4. **F-statistic**: The F-statistic is used to test whether at least one predictor variable has a non-zero coefficient. In this case, the p-value of the F-statistic is very small (5.06e-16), suggesting that at least one of the predictors is statistically significant.

In summary, the model suggests that `poi_latitude` and `poi_longitude` have a significant impact on the `number_of_bikes`, while `poi_rating` does not.
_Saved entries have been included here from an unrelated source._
`src/lpmq_cfg.svh`:
```
// lpmq_cfg.svh: constants of the low-power exit clock and supervisor flag model
// assumes: included by bare name after the package, 100 MHz core clock
`ifndef LPMQ_CFG_SVH
`define LPMQ_CFG_SVH

// ****************************************************************
// timing
// ****************************************************************
`define LPMQ_CLK_PERIOD_NS    10
`define LPMQ_OVERSHOOT_NS     6000
// longest time, so it rounds down
`define LPMQ_OVERSHOOT_CYCLES (`LPMQ_OVERSHOOT_NS / `LPMQ_CLK_PERIOD_NS)
`define LPMQ_OVS_CNT_W        10

// ****************************************************************
// low power mode codes
// ****************************************************************
`define LPMQ_MODE_W           3
`define LPMQ_MODE_LOW_POWER_MODE_3        3'h3
`define LPMQ_MODE_LOW_POWER_MODE_4        3'h4

// ****************************************************************
// divider and reset values
// ****************************************************************
`define LPMQ_DIV_W            3
`define LPMQ_DIV_CNT_W        5
`define LPMQ_DIV_MAX          3'h5
`define LPMQ_FLAG_EN_RST      2'h3
`define LPMQ_FLAG_RST         2'h0

`endif

```
`src/lpmq_pkg.sv`:
```
// lpmq_pkg.sv: types shared by the low-power exit model
// assumes: compiled before the design modules
package lpmq_pkg;

  typedef enum logic [1:0] {
    LPMQ_ACTIVE = 2'b00,
    LPMQ_LIGHT  = 2'b01,
    LPMQ_DEEP   = 2'b10,
    LPMQ_WAKE   = 2'b11
  } lpmq_state_t;

  typedef enum logic {
    LPMQ_SRC_OSC = 1'b0,
    LPMQ_SRC_XT2 = 1'b1
  } lpmq_src_t;

endpackage

```
`src/lpmq_tick_gen.sv`:
```
// lpmq_tick_gen.sv: divided clock-enable generator for one derived clock
// assumes: same clock domain as its user, divider is a power-of-two exponent
`timescale 1ns/1ps
`include "lpmq_cfg.svh"

module lpmq_tick_gen
  import lpmq_pkg::*;
(
  input  wire logic                      clk,
  input  wire logic                      reset,
  input  wire logic                      run,
  input  wire logic                      fast,
  input  wire logic [`LPMQ_DIV_W-1:0]    div_log2,
  output logic                           tick
);

  logic [`LPMQ_DIV_CNT_W-1:0] cnt_reg;
  logic [`LPMQ_DIV_CNT_W-1:0] cnt_next;
  logic                       tick_reg;
  logic                       tick_next;
  logic [`LPMQ_DIV_CNT_W-1:0] mask;
  logic [`LPMQ_DIV_W-1:0]     div_sat;

  // ****************************************************************
  // divider
  // ****************************************************************
  always_comb begin
    div_sat   = (div_log2 > `LPMQ_DIV_MAX) ? `LPMQ_DIV_MAX : div_log2;
    mask      = `LPMQ_DIV_CNT_W'((1 << div_sat) - 1);
    cnt_next  = cnt_reg;
    tick_next = 1'b0;
    if (run) begin
      // overshoot ignores the programmed division: every cycle ticks
      if (fast || cnt_reg >= mask) begin
        cnt_next  = '0;
        tick_next = 1'b1;
      end else begin
        cnt_next = cnt_reg + `LPMQ_DIV_CNT_W'(1);
      end
    end else begin
      cnt_next = '0;
    end
  end

  always_ff @(posedge clk) begin
    if (reset) begin
      cnt_reg  <= '0;
      tick_reg <= 1'b0;
    end else begin
      cnt_reg  <= cnt_next;
      tick_reg <= tick_next;
    end
  end

  assign tick = tick_reg;

endmodule // lpmq_tick_gen

```
`src/lpmq_top.sv`:
```
// lpmq_top.sv: low-power exit clock overshoot and supervisor flag enable model
// assumes: RESET is the power-up clear, control inputs come from core logic on CLK,
// comparator events come from analog and are asynchronous
//
// Operation
// - a power-up clear while a supervisor is disabled blocks its supervisor and monitor flags.
// - any write to a supervisor control register after the clear re-enables those flags.
// - on leaving low power mode 3 or 4 the oscillator runs fast for at most 6 us.
// - a sub clock taken from the oscillator is passed ungated during that wake interval.
// - the main clock likewise runs faster than programmed on that exit.
`timescale 1ns/1ps
`include "lpmq_cfg.svh"

module lpmq_top
  import lpmq_pkg::*;
#(
  parameter int unsigned OVERSHOOT_CYCLES = `LPMQ_OVERSHOOT_CYCLES
)
(
  input  wire logic                      CLK,
  input  wire logic                      RESET,
  // supervisor side: index 0 low side, index 1 high side
  input  wire logic [1:0]                SUPERVISOR_ENABLE,
  input  wire logic [1:0]                SUPERVISOR_REG_WRITE,
  input  wire logic [1:0]                SUPPLY_SUPERVISOR_EVENT,
  input  wire logic [1:0]                SUPPLY_MONITOR_EVENT,
  input  wire logic [1:0]                SUPERVISOR_FLAG_CLEAR,
  input  wire logic [1:0]                MONITOR_FLAG_CLEAR,
  // power mode control
  input  wire logic                      SLEEP_REQUEST,
  input  wire logic [`LPMQ_MODE_W-1:0]   SLEEP_MODE,
  input  wire logic                      WAKE_REQUEST,
  // clock control
  input  wire logic                      SUB_CLOCK_SOURCE,
  input  wire logic                      SUB_CLOCK_REQUEST_ENABLE,
  input  wire logic                      SUB_CLOCK_PERIPHERAL_REQUEST,
  input  wire logic [`LPMQ_DIV_W-1:0]    MAIN_CLOCK_DIVIDER,
  input  wire logic [`LPMQ_DIV_W-1:0]    SUB_CLOCK_DIVIDER,
  // status
  output logic [1:0]                     SUPPLY_SUPERVISOR_FLAG,
  output logic [1:0]                     SUPPLY_MONITOR_FLAG,
  output logic [1:0]                     FLAG_FUNCTION_ENABLE,
  output logic [1:0]                     POWER_STATE,
  output logic                           OSCILLATOR_OVERSHOOT,
  output logic                           MAIN_CLOCK_TICK,
  output logic                           SUB_CLOCK_TICK
);

  localparam logic [`LPMQ_OVS_CNT_W-1:0] OVS_LAST = `LPMQ_OVS_CNT_W'(OVERSHOOT_CYCLES - 1);

  // ****************************************************************
  // comparator event synchronisers
  // ****************************************************************
  logic [1:0] sup_meta_reg;
  logic [1:0] sup_sync_reg;
  logic [1:0] mon_meta_reg;
  logic [1:0] mon_sync_reg;

  // no reset: a synchroniser only needs two edges to flush
  always_ff @(posedge CLK) begin
    sup_meta_reg <= SUPPLY_SUPERVISOR_EVENT;
    sup_sync_reg <= sup_meta_reg;
    mon_meta_reg <= SUPPLY_MONITOR_EVENT;
    mon_sync_reg <= mon_meta_reg;
  end

  // ****************************************************************
  // flag enable latches and sticky flags
  // ****************************************************************
  logic [1:0] flag_en_reg;
  logic [1:0] flag_en_next;
  logic [1:0] sup_flag_reg;
  logic [1:0] sup_flag_next;
  logic [1:0] mon_flag_reg;
  logic [1:0] mon_flag_next;

  genvar gi;
  generate
    for (gi = 0; gi < 2; gi++) begin : g_side
      always_comb begin
        // enable control bits live in the always-on domain, so the clear still sees them
        if (RESET) begin
          flag_en_next[gi] = SUPERVISOR_ENABLE[gi];
        end else if (SUPERVISOR_REG_WRITE[gi]) begin
          flag_en_next[gi] = 1'b1;
        end else begin
          flag_en_next[gi] = flag_en_reg[gi];
        end

        // a set in the same cycle as its clear wins, so no event is lost
        if (RESET) begin
          sup_flag_next[gi] = 1'b0;
          mon_flag_next[gi] = 1'b0;
        end else begin
          sup_flag_next[gi] = (flag_en_reg[gi] & sup_sync_reg[gi]) |
                              (sup_flag_reg[gi] & ~SUPERVISOR_FLAG_CLEAR[gi]);
          mon_flag_next[gi] = (flag_en_reg[gi] & mon_sync_reg[gi]) |
                              (mon_flag_reg[gi] & ~MONITOR_FLAG_CLEAR[gi]);
        end
      end
    end
  endgenerate

  always_ff @(posedge CLK) begin
    flag_en_reg  <= flag_en_next;
    sup_flag_reg <= sup_flag_next;
    mon_flag_reg <= mon_flag_next;
  end

  // ****************************************************************
  // power state and overshoot interval
  // ****************************************************************
  lpmq_state_t                  state_reg;
  lpmq_state_t                  state_next;
  logic [`LPMQ_OVS_CNT_W-1:0]   ovs_cnt_reg;
  logic [`LPMQ_OVS_CNT_W-1:0]   ovs_cnt_next;
  logic                         deep_mode;

  assign deep_mode = (SLEEP_MODE == `LPMQ_MODE_LOW_POWER_MODE_3) || (SLEEP_MODE == `LPMQ_MODE_LOW_POWER_MODE_4);

  always_comb begin
    state_next   = state_reg;
    ovs_cnt_next = ovs_cnt_reg;
    case (state_reg)
      LPMQ_ACTIVE: begin
        if (SLEEP_REQUEST) begin
          state_next = deep_mode ? LPMQ_DEEP : LPMQ_LIGHT;
        end
      end
      LPMQ_LIGHT: begin
        if (WAKE_REQUEST) begin
          state_next = LPMQ_ACTIVE;
        end
      end
      LPMQ_DEEP: begin
        if (WAKE_REQUEST) begin
          // oscillator restarts fast; interval is the longest time rounded down
          state_next   = LPMQ_WAKE;
          ovs_cnt_next = '0;
        end
      end
      LPMQ_WAKE: begin
        if (ovs_cnt_reg >= OVS_LAST) begin
          state_next = LPMQ_ACTIVE;
        end else begin
          ovs_cnt_next = ovs_cnt_reg + `LPMQ_OVS_CNT_W'(1);
        end
      end
      default: begin
        state_next = LPMQ_ACTIVE;
      end
    endcase
  end

  always_ff @(posedge CLK) begin
    if (RESET) begin
      state_reg   <= LPMQ_ACTIVE;
      ovs_cnt_reg <= '0;
    end else begin
      state_reg   <= state_next;
      ovs_cnt_reg <= ovs_cnt_next;
    end
  end

  // ****************************************************************
  // derived clock enables
  // ****************************************************************
  logic overshoot;
  logic sub_from_osc;
  logic main_run;
  logic sub_run;
  logic sub_fast;

  assign overshoot    = (state_reg == LPMQ_WAKE);
  assign sub_from_osc = (SUB_CLOCK_SOURCE == LPMQ_SRC_OSC);

  // main clock stops in any sleep state and overshoots on deep exit
  assign main_run = (state_reg == LPMQ_ACTIVE) || overshoot;

  // in deep sleep the sub clock runs only on a granted peripheral request; during
  // the wake interval it is not masked, which is the hazard peripherals see
  assign sub_run  = (state_reg == LPMQ_ACTIVE) || (state_reg == LPMQ_LIGHT) ||
                    overshoot ||
                    ((state_reg == LPMQ_DEEP) && SUB_CLOCK_REQUEST_ENABLE &&
                     SUB_CLOCK_PERIPHERAL_REQUEST);
  // the second crystal does not overshoot, so a sub clock from it keeps its rate
  assign sub_fast = overshoot && sub_from_osc;

  lpmq_tick_gen u_main_tick (
    .clk      (CLK),
    .reset    (RESET),
    .run      (main_run),
    .fast     (overshoot),
    .div_log2 (MAIN_CLOCK_DIVIDER),
    .tick     (MAIN_CLOCK_TICK)
  );

  lpmq_tick_gen u_sub_tick (
    .clk      (CLK),
    .reset    (RESET),
    .run      (sub_run),
    .fast     (sub_fast),
    .div_log2 (SUB_CLOCK_DIVIDER),
    .tick     (SUB_CLOCK_TICK)
  );

  // ****************************************************************
  // outputs
  // ****************************************************************
  assign SUPPLY_SUPERVISOR_FLAG = sup_flag_reg;
  assign SUPPLY_MONITOR_FLAG    = mon_flag_reg;
  assign FLAG_FUNCTION_ENABLE   = flag_en_reg;
  assign POWER_STATE            = state_reg;
  assign OSCILLATOR_OVERSHOOT   = overshoot;

endmodule // lpmq_top

```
However, the model only explains about 11.5% of the variation in the number of bikes, and there are potential issues with autocorrelation and multicollinearity that may need to be addressed.

# Stretch

How can you turn the regression model into a classification model?

In [18]:
from sklearn.linear_model import LogisticRegression
from sklearn.model_selection import train_test_split
from sklearn.preprocessing import StandardScaler

In [19]:
# Load the cleaned data from the CSV file
df = pd.read_csv('cleaned_bike_stations_pois.csv')

In [20]:
# Assuming df is your DataFrame and it includes your target 'number_of_bikes' and features 'poi_rating', 'poi_latitude', 'poi_longitude'
df['is_high'] = df['number_of_bikes'].apply(lambda x: 1 if x > 20 else 0)

X = df[['poi_rating', 'poi_latitude', 'poi_longitude']]
y = df['is_high']

# Split the data into training and test sets
X_train, X_test, y_train, y_test = train_test_split(X, y, test_size=0.2, random_state=42)

# Standardize the features
scaler = StandardScaler()
X_train = scaler.fit_transform(X_train)
X_test = scaler.transform(X_test)

# Train the model
clf = LogisticRegression(random_state=42)
clf.fit(X_train, y_train)

# Now you can use clf to predict whether the number of bikes is high or not
y_pred = clf.predict(X_test)

In [21]:
from sklearn.metrics import accuracy_score, precision_score, recall_score, f1_score

# Calculate metrics
accuracy = accuracy_score(y_test, y_pred)
precision = precision_score(y_test, y_pred)
recall = recall_score(y_test, y_pred)
f1 = f1_score(y_test, y_pred)

print(f"Accuracy: {accuracy}")
print(f"Precision: {precision}")
print(f"Recall: {recall}")
print(f"F1 Score: {f1}")

Accuracy: 0.860655737704918
Precision: 0.7142857142857143
Recall: 0.25
F1 Score: 0.37037037037037035


Interpretation of the metrics used to evaluate the performance of the classification model:

1. **Accuracy**: This is the ratio of correct predictions to the total number of predictions. An accuracy of 0.86 means that the model correctly predicted the class 86% of the time. This is a general measure of how often the classifier is correct.

2. **Precision**: This is the ratio of true positive predictions to the total number of positive predictions (true positives + false positives). A precision of 0.71 means that when the model predicts the positive class, it is correct 71% of the time. Precision is a measure of how many of the positive predictions were actually correct.

3. **Recall (Sensitivity)**: This is the ratio of true positive predictions to the total number of actual positives (true positives + false negatives). A recall of 0.25 means that the model correctly identifies 25% of all actual positive instances. Recall is a measure of how many of the actual positive instances the model is able to identify.

4. **F1 Score**: This is the harmonic mean of precision and recall, and it tries to balance the two. An F1 score reaches its best value at 1 (perfect precision and recall) and worst at 0. The F1 score is 0.37, which is relatively low, indicating that the model's precision and recall are not well balanced.

In summary, the model has high accuracy but low recall and a low F1 score. This suggests that while the model is correct a high percentage of the time, it's not doing a great job at identifying positive instances (it's missing a lot of positive instances). The low F1 score suggests that the model's precision and recall are not well balanced.